Some recipes I've made with caramelized onions:

I ended up being inspired by these cheddar swirl breakfast rolls. They were really great! I caramelized the onions and switched out the cheddar with goat cheese (and I had a tiny bit of shredded mozzarella and added that in too). You could use whatever soft cheese you prefer or stick with shredded mozzarella. When you let it cool a few minutes (it's really not easy to wait!) and rip open that first roll, oh my goodness-so, so good! The cheese and the caramelized onion nestled in the softest and most delicious bread. It may end up being your dinner...and that's ok!!

Caramelized Vidalia Onion Rolls 

  1. 1 cup whole milk
  2. 1 (1/2 ounce) envelope active dry yeast
  3. 1/4 cup warm water (100 to 110 degrees)
  4. 3 tablespoons granulated sugar
  5. 2 eggs
  6. 1/4 cup unsalted butter plus 1 Tablespoon (reserve 1 Tbsp for brushing the rolls), melted
  7. 4 1/2-5 cups all-purpose flour
  8. 1/2 teaspoon salt
  9. filling:
  10. 1 large onion
  11. 1 goat cheese (or shredded mozzarella)
  12. 2 teaspoons minced fresh parsley
  13. 1 teaspoon salt
  14. pinch of black pepper
  15. to caramelize onion:
  16. 1 tablespoon extra-virgin olive oil
  17. 1 teaspoon sugar
  18. 1 large onion
  1. Heat the milk in a small saucepan over medium heat until it just begins to boil. Remove from heat and let stand until cooled to room temperature. Meanwhile, sprinkle the yeast over the warm water in a large bowl. Add 1 T of the sugar and let stand until foamy, about 5 minutes.
  2. Beat in the remaining 2 T sugar, eggs and butter. Beat in cooled milk. Gradually add the flour and salt, scraping down side of bowl, until a soft dough forms.
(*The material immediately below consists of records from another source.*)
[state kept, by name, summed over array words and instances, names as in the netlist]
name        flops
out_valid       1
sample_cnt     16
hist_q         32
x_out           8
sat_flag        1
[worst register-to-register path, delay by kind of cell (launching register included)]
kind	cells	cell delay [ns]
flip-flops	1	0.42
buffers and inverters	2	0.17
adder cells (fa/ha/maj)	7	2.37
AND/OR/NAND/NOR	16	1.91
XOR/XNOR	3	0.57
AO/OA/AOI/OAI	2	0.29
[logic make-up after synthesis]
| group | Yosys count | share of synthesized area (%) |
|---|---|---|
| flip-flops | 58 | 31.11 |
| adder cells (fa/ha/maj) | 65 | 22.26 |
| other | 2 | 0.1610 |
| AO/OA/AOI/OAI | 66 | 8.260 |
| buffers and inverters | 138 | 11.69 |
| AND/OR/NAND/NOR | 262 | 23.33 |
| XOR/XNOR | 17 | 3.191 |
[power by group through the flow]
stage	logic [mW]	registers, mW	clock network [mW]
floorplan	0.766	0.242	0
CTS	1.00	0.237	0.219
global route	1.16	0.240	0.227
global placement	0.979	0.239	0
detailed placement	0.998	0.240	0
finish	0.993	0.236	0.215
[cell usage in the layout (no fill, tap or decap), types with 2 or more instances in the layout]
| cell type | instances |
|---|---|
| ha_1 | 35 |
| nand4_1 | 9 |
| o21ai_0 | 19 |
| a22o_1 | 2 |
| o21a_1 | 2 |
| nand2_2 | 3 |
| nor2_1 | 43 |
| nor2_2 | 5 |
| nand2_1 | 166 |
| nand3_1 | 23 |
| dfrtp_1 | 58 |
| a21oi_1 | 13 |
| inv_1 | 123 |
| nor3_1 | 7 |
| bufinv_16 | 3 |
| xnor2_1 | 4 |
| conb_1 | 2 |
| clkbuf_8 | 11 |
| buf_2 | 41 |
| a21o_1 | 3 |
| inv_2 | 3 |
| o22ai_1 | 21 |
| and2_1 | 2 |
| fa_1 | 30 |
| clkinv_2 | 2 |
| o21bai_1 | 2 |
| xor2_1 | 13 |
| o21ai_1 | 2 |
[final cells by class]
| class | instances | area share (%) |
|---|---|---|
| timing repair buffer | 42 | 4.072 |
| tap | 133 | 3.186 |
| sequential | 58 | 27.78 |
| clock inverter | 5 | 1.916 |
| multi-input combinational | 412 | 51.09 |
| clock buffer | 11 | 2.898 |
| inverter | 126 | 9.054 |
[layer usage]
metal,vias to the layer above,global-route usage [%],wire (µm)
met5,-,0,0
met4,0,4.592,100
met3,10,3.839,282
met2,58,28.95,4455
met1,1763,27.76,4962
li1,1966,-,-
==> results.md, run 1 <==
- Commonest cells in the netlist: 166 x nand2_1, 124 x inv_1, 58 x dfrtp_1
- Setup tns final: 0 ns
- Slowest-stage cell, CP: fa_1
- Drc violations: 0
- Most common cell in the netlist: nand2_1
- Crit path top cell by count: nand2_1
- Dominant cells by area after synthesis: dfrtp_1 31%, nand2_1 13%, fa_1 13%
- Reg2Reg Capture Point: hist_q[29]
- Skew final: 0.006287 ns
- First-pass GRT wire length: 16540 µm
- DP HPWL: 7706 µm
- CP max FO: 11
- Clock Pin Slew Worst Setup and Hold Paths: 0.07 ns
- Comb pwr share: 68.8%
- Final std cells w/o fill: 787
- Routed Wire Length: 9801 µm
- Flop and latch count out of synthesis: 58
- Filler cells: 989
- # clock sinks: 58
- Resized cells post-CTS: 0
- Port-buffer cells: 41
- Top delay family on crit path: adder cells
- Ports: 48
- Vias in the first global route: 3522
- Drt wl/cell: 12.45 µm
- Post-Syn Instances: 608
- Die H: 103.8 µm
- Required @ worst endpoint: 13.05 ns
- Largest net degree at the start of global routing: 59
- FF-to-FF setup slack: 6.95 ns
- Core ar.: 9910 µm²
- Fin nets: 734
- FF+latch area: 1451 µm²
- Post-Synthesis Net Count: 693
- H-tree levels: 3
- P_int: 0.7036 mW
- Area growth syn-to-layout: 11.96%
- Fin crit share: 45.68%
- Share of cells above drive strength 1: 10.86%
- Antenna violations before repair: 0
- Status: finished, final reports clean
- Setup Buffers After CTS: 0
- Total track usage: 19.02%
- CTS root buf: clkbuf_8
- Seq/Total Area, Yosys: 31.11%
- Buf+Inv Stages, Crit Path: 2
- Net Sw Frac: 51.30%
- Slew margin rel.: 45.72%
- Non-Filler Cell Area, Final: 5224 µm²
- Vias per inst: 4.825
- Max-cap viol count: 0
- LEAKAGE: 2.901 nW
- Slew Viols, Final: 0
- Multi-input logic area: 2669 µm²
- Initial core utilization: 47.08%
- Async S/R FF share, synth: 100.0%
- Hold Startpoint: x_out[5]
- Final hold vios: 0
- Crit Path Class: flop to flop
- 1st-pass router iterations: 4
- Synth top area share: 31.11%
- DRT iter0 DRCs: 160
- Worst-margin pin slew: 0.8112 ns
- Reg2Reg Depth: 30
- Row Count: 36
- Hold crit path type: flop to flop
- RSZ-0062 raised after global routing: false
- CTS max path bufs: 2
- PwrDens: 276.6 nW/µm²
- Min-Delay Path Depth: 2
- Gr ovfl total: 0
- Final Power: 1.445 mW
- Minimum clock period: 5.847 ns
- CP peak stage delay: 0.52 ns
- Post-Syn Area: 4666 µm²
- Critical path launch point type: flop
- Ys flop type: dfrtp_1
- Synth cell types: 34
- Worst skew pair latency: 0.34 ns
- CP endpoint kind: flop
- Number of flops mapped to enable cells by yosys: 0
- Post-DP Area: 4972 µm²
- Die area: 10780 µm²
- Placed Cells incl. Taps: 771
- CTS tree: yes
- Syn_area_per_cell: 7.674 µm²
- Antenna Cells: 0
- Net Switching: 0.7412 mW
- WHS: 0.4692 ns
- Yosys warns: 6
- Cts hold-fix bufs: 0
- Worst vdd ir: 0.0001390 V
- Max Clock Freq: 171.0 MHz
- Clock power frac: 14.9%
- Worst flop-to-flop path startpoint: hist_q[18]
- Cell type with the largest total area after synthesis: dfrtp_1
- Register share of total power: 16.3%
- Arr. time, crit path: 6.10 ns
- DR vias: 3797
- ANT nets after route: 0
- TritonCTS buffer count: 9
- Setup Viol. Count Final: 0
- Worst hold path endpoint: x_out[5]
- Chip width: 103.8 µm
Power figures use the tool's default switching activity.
==> config.mk <==
export PLATFORM = sky130hd
export DESIGN_NAME = d_cache_ctrl
export DESIGN_NICKNAME = d
export VERILOG_FILES = /design/src/rtl/d_cache_ctrl.sv
export SDC_FILE = /design/constraint.sdc
export NUM_CORES = 1
export LEC_CHECK = 0
export BUFFER_PORTS_ARGS = -buffer_cell sky130_fd_sc_hd__buf_2
export CAP_MARGIN = 20
export CORE_MARGIN = 2
export CORE_UTILIZATION = 25
export DETAILED_ROUTE_END_ITERATION = 12
export PLACE_DENSITY = 0.41
export SYNTH_ARGS = -nofsm -noshare
export SYNTH_HDL_FRONTEND = slang
export SYNTH_SLANG_ARGS = --single-unit
==> constraint.sdc <==
create_clock -name CLK -period 5.96 [get_ports CLK]
set_clock_uncertainty 0.05 [all_clocks]
set_input_delay 0 -clock CLK [delete_from_list [all_inputs] [get_ports CLK]]
set_output_delay 0 -clock CLK [all_outputs]
set_load 0.005 [all_outputs]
Turn dough onto a floured work surface and knead the remaining flour into the dough, adding more flour if too sticky. Knead for about 10 minutes until smooth. The dough will be soft.
  3. Grease a large bowl. Place the dough in the bowl. Cover with plastic wrap and place in a warm spot until doubled in size, about 1 1/2 hours.
  4. In a small bowl, stir together all of the ingredients for the filling. Coat two 9-inch round baking pans with nonstick cooking spray. Line bottoms with parchment paper; coat paper with spray.
  5. While dough is rising, caramelize the onion-
  6. In a large skillet, heat 1 tablespoon extra virgin olive- oil over medium-low heat. Add the onions to the skillet and sprinkle 1 teaspoon of sugar over it. Stir occasionally and cook until tender (takes about 10-15 minutes until golden).
  7. Punch down the dough. Dump the dough out onto a floured surface, roll out the dough into a 10-by-18-inch rectangle. Spread the cheese mixture over the dough, leaving a 1-inch border on the sides. Brush the borders with water. Tightly roll the dough into an 18-inch log, rolling toward the clean border; pinch the seam to seal.
  8. Cut crosswise into 12 generous 1 1/2 inch pieces.
  9. Arrange 6 pieces in each prepared pan.
  10. Brush the rolls with the remaining melted butter. Cover with plastic wrap and let sit in a warm spot until buns double in size, about 30 to 45 minutes.
  11. Heat oven to 350°F.
  12. Uncover pans and bake buns until they are golden-brown and bubbly, 30 to 40 minutes.